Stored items
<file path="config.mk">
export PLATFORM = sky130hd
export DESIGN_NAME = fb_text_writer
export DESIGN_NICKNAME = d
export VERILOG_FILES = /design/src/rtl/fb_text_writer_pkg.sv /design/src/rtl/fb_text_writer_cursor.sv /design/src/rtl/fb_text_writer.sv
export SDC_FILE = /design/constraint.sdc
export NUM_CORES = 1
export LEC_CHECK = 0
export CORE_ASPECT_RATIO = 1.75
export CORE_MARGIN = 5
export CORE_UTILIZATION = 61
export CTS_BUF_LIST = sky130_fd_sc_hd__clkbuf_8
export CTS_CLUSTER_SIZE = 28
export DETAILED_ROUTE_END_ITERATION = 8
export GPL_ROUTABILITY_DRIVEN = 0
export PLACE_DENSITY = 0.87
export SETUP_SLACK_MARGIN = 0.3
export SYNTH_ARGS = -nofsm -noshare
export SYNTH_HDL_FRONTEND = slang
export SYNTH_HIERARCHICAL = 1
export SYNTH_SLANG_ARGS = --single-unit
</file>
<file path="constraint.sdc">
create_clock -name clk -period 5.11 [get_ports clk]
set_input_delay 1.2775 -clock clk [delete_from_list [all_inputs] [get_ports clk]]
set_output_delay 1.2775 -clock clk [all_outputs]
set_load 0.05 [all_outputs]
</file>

--

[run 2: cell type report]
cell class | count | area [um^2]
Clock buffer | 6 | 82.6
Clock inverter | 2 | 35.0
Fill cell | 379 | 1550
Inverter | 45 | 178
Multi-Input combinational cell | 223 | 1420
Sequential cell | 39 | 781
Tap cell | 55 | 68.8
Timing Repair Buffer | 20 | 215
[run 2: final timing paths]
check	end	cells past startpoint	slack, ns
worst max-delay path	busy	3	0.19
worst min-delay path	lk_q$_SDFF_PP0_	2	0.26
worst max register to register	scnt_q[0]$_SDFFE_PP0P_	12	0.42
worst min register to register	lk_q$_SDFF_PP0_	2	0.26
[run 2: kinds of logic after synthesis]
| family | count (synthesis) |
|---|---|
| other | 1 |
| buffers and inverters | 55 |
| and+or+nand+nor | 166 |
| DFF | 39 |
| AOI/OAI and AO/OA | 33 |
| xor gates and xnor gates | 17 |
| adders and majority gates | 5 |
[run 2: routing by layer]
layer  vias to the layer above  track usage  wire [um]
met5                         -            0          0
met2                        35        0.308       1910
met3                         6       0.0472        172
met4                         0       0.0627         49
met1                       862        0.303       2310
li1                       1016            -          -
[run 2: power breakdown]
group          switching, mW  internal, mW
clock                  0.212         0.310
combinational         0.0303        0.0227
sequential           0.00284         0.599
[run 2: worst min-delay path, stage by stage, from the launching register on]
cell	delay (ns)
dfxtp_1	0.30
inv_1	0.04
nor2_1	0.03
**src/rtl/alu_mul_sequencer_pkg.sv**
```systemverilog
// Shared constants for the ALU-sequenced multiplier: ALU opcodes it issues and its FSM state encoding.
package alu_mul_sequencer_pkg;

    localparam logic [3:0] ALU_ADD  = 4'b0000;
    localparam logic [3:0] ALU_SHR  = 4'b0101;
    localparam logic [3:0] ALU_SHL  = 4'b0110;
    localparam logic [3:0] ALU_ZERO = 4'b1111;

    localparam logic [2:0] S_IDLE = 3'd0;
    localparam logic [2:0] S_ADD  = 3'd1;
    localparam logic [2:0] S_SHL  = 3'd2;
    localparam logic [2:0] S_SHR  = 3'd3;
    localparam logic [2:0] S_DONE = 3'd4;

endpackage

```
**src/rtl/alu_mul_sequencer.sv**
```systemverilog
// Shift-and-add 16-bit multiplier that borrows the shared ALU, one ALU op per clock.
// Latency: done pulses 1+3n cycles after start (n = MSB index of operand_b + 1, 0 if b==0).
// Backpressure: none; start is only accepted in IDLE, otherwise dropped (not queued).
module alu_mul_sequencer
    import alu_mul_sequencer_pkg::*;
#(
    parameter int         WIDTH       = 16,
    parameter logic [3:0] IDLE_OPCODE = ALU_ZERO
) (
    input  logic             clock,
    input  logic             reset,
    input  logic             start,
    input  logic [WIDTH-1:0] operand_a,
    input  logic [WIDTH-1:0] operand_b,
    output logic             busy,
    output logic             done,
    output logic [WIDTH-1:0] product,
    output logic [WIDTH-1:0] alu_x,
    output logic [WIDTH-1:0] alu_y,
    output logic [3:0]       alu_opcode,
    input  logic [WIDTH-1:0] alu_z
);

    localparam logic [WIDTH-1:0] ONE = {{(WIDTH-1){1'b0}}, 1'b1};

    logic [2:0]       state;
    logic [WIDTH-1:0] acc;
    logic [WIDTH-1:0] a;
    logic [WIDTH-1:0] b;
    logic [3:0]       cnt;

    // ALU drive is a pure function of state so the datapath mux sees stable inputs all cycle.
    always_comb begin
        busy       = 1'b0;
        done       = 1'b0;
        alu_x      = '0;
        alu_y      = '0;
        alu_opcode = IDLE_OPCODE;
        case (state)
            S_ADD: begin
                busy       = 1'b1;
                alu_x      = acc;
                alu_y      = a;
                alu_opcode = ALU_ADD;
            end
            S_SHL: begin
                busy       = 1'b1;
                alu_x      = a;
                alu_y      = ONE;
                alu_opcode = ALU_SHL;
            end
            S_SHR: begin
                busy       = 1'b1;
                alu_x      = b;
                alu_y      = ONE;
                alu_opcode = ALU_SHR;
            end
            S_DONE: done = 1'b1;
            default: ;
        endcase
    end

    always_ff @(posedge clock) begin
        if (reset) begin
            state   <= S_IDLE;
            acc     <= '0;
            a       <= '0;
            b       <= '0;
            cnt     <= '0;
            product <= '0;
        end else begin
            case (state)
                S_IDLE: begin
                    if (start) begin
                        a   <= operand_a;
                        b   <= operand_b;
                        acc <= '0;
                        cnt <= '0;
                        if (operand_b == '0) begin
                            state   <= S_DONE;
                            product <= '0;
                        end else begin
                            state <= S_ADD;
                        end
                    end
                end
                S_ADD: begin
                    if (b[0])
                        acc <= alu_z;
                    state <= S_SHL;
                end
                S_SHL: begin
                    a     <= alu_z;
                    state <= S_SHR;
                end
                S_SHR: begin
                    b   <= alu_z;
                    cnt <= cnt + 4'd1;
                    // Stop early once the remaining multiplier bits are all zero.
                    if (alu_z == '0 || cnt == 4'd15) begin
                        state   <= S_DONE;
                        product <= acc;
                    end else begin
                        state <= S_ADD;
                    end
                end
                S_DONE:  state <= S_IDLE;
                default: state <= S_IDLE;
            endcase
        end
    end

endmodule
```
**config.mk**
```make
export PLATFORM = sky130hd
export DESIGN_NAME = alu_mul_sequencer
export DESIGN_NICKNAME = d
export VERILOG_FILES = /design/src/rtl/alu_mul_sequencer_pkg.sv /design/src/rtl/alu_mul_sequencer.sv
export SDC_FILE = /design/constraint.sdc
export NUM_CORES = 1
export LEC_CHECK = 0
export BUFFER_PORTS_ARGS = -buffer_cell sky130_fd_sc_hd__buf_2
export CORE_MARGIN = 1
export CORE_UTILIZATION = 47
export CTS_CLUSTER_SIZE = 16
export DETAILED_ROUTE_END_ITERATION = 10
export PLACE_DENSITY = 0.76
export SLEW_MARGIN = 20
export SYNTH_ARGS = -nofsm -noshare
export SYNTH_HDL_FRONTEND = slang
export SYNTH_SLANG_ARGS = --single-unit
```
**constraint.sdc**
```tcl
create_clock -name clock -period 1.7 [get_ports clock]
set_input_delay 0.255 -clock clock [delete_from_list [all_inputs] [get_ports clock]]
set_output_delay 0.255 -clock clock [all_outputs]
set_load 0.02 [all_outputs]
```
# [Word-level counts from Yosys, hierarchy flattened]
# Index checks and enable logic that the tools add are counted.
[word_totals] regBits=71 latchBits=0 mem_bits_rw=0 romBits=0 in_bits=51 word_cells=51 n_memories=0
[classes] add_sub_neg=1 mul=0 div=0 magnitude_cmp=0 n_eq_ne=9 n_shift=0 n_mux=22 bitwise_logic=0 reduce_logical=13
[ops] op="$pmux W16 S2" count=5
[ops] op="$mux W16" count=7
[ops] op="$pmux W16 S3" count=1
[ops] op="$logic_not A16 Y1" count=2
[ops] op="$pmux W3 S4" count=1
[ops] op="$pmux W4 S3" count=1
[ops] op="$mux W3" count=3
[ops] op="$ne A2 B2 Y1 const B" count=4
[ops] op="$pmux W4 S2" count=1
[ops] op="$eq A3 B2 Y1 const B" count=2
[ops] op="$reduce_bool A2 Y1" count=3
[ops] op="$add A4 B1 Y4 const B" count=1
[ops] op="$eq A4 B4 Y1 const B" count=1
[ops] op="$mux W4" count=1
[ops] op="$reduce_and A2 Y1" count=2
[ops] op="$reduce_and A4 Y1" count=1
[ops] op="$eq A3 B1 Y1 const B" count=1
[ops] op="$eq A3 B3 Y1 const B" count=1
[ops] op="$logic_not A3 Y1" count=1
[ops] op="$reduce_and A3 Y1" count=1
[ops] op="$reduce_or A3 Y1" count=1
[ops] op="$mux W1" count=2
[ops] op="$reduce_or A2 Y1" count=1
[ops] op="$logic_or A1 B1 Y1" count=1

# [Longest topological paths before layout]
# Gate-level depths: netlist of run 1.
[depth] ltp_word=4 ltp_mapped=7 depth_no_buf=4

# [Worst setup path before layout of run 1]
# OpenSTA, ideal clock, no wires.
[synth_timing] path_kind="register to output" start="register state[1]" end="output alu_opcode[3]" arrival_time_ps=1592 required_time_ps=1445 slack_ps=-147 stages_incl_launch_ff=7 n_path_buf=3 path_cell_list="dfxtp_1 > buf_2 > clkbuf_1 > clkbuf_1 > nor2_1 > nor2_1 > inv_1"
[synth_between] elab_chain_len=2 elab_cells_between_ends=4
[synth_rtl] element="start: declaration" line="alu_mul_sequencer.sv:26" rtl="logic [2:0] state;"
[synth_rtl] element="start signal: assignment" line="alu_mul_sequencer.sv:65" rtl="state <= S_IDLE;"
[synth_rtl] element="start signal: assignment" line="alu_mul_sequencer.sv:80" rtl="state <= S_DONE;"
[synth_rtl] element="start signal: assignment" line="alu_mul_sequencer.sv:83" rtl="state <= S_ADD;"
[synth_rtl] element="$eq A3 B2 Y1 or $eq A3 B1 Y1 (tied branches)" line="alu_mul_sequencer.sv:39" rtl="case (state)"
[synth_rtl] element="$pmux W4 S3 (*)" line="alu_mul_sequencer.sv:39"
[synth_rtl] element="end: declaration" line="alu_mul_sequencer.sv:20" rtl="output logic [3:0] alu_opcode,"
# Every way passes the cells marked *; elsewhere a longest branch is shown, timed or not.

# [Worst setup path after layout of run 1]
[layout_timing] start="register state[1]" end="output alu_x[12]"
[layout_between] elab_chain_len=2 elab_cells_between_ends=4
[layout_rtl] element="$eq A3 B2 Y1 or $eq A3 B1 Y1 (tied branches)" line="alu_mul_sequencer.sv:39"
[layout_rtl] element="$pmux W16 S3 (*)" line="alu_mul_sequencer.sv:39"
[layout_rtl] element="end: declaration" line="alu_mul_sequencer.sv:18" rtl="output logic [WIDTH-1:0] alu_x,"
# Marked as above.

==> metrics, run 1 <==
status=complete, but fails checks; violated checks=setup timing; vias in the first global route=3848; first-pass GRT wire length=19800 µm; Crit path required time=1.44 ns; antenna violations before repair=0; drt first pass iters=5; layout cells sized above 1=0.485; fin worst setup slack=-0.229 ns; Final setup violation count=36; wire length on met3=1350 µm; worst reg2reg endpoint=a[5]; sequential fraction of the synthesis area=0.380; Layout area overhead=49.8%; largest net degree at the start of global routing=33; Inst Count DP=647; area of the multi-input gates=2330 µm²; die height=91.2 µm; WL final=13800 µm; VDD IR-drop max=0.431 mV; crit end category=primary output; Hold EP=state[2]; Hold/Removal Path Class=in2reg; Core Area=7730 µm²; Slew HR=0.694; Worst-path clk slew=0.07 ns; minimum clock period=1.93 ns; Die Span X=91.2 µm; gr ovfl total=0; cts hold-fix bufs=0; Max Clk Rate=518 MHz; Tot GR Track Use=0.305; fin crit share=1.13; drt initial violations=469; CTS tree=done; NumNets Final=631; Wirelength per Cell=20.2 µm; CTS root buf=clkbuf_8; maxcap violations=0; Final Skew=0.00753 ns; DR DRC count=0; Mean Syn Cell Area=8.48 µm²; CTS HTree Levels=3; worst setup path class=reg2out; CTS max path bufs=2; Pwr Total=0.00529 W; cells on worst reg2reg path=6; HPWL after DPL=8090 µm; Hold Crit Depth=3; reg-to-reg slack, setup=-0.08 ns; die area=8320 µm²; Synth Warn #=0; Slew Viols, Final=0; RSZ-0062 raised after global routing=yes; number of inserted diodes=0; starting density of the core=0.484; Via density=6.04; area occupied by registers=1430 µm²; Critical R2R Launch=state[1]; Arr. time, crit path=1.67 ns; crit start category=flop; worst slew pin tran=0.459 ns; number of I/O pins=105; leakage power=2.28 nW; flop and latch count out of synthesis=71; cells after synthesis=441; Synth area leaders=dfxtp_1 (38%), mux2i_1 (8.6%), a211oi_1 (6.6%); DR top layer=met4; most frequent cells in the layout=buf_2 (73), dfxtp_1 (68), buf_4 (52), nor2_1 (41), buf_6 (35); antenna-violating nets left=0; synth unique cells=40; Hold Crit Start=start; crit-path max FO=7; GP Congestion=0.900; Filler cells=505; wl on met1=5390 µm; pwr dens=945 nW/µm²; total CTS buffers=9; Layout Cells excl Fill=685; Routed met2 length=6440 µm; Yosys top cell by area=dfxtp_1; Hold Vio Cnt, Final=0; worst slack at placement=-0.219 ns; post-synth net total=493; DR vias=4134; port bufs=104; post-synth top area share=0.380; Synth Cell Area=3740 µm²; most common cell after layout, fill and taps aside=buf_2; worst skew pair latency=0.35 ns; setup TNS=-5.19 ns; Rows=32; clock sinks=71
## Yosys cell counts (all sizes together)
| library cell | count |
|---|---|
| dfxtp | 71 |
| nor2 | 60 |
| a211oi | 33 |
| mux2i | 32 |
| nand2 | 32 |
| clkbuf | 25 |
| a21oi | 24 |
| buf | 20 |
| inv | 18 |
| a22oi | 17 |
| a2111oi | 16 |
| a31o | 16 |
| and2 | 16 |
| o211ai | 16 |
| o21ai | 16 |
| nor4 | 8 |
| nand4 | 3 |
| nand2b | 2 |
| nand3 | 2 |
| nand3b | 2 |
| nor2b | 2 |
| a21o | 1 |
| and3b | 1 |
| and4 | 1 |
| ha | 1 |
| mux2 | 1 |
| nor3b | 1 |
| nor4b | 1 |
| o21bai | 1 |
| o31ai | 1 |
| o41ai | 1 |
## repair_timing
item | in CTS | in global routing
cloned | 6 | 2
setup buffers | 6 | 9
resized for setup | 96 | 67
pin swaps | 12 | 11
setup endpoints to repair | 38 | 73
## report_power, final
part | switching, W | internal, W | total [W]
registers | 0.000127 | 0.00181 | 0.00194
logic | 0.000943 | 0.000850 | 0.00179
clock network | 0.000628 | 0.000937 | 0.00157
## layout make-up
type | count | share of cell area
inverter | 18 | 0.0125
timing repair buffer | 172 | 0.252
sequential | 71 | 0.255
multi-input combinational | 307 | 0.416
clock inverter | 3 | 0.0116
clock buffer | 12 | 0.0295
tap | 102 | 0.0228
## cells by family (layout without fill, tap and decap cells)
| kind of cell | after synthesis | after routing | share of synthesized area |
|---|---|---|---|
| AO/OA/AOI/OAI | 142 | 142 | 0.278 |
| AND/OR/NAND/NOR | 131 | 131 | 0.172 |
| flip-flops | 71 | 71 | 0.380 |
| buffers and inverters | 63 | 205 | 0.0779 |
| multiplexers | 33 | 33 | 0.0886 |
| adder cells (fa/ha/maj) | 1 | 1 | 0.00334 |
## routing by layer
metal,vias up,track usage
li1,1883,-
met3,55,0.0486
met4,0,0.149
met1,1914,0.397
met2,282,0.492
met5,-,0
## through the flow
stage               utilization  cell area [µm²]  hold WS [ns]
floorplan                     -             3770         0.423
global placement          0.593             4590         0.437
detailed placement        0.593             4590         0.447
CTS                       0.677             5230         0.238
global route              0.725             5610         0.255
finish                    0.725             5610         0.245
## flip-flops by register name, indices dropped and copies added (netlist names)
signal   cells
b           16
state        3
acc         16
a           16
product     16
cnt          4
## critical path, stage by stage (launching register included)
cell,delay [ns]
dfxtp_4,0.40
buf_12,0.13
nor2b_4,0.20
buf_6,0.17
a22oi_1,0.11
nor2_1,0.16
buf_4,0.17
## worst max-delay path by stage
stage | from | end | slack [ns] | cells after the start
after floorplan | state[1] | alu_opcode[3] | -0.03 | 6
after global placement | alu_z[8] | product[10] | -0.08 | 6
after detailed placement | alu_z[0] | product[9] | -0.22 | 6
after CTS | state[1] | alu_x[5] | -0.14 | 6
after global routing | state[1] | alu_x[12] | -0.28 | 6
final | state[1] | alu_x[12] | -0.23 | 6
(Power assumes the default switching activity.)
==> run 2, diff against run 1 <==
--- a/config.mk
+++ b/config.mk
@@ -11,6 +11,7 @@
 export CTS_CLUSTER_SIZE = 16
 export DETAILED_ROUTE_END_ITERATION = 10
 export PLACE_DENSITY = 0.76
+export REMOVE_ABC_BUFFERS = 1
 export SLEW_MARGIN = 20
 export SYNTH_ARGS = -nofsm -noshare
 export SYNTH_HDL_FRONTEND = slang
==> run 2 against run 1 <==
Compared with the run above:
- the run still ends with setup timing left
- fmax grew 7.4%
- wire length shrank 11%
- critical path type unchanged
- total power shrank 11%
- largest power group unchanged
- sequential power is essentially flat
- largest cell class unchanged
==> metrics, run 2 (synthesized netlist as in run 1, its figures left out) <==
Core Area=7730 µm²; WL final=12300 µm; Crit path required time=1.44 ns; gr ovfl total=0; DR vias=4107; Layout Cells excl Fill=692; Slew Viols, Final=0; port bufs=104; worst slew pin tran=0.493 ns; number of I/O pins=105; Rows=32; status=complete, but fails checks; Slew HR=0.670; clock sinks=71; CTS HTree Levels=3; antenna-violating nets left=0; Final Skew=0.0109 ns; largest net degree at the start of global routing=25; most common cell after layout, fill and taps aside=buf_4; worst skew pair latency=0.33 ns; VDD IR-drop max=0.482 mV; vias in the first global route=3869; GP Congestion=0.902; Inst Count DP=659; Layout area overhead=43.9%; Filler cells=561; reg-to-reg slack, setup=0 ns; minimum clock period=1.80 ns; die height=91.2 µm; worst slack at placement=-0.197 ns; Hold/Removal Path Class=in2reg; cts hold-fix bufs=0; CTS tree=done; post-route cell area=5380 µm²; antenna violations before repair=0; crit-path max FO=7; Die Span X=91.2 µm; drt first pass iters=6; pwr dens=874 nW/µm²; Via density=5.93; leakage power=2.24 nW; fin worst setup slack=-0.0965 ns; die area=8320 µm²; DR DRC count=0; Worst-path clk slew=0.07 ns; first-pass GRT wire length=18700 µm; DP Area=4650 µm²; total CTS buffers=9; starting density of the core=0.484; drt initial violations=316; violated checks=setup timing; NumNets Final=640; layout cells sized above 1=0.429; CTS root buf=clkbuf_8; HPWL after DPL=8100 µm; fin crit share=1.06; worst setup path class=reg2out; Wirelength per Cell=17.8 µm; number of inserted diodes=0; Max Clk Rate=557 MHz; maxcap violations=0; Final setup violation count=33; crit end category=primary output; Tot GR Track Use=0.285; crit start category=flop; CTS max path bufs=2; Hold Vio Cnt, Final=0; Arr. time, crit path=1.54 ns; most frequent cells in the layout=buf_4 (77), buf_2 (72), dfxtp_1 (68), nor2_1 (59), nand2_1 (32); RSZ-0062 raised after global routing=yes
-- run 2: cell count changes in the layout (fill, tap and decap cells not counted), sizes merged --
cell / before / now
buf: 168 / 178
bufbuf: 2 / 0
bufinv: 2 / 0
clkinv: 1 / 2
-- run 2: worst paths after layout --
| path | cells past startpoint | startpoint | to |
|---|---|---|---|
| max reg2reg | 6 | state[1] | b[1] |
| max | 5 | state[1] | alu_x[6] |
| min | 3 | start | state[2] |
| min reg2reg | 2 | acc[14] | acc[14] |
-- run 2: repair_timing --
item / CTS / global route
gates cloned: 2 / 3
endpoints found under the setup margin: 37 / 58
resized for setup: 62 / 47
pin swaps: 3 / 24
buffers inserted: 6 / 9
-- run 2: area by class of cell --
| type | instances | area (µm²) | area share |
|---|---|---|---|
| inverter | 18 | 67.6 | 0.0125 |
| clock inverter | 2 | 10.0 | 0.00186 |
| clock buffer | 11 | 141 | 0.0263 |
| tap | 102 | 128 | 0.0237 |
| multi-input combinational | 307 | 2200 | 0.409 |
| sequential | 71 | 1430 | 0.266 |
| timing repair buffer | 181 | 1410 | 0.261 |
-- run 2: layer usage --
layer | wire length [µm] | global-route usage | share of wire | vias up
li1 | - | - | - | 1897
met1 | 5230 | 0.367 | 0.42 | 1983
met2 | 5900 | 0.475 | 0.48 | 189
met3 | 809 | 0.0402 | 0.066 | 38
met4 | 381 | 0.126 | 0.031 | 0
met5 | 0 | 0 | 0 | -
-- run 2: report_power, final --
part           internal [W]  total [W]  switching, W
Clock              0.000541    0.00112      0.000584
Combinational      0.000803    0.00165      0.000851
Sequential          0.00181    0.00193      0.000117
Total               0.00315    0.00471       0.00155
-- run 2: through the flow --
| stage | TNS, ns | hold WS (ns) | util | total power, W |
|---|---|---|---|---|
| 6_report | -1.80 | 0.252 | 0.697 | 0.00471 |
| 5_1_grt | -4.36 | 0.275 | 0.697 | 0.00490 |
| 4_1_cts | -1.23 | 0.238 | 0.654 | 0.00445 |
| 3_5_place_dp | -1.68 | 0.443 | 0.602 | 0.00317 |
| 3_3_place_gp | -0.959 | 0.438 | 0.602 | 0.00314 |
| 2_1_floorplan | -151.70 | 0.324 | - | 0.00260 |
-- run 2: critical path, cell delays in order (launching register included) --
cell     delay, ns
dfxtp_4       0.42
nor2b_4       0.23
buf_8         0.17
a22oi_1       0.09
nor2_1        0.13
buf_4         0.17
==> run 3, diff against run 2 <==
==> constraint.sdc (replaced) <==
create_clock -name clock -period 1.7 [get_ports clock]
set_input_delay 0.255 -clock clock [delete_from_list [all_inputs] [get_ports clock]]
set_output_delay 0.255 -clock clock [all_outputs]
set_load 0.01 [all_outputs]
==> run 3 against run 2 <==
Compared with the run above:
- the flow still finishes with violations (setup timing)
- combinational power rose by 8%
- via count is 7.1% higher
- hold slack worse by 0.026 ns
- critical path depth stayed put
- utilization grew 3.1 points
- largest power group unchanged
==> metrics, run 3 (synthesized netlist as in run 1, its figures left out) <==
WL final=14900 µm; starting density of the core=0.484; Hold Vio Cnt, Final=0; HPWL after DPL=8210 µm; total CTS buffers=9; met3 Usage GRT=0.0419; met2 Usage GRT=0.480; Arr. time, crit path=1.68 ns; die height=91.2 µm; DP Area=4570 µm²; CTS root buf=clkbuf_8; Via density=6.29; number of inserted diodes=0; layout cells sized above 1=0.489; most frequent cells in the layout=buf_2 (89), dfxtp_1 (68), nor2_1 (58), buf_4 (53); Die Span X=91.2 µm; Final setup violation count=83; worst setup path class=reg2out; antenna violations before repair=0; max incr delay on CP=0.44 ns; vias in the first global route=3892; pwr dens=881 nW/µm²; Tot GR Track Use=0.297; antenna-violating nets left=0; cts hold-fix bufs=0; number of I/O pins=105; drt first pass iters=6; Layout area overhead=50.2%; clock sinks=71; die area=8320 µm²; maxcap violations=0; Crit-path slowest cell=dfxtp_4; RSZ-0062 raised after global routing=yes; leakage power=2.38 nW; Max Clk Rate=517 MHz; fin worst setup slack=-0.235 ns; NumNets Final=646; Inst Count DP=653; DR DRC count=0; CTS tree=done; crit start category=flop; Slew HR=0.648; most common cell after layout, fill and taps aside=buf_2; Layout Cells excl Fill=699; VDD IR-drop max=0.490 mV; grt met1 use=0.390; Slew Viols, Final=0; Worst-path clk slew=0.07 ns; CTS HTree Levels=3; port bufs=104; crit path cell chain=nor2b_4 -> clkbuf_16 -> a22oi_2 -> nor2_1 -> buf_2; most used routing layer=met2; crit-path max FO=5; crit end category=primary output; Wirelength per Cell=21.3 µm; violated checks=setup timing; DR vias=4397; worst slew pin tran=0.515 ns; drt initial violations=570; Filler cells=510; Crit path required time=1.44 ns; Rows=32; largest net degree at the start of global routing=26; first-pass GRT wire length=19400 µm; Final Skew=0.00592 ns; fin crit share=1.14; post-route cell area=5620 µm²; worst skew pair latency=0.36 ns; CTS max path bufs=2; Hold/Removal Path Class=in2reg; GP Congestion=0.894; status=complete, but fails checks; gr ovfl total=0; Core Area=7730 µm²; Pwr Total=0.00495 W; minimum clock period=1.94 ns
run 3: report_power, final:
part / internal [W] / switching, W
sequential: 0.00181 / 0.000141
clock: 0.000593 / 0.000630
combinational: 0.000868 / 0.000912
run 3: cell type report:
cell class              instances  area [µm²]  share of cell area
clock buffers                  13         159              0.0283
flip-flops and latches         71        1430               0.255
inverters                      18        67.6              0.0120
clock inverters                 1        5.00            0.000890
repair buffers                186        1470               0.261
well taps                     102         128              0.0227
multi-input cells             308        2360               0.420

### To do
Above are some lines. Repeat exactly, and only, those from the line that has "a22oi | 17 |" through the line that has "o41ai | 1 |".

### Result of the exercise
| a22oi | 17 |
| a2111oi | 16 |
| a31o | 16 |
| and2 | 16 |
| o211ai | 16 |
| o21ai | 16 |
| nor4 | 8 |
| nand4 | 3 |
| nand2b | 2 |
| nand3 | 2 |
| nand3b | 2 |
| nor2b | 2 |
| a21o | 1 |
| and3b | 1 |
| and4 | 1 |
| ha | 1 |
| mux2 | 1 |
| nor3b | 1 |
| nor4b | 1 |
| o21bai | 1 |
| o31ai | 1 |
| o41ai | 1 |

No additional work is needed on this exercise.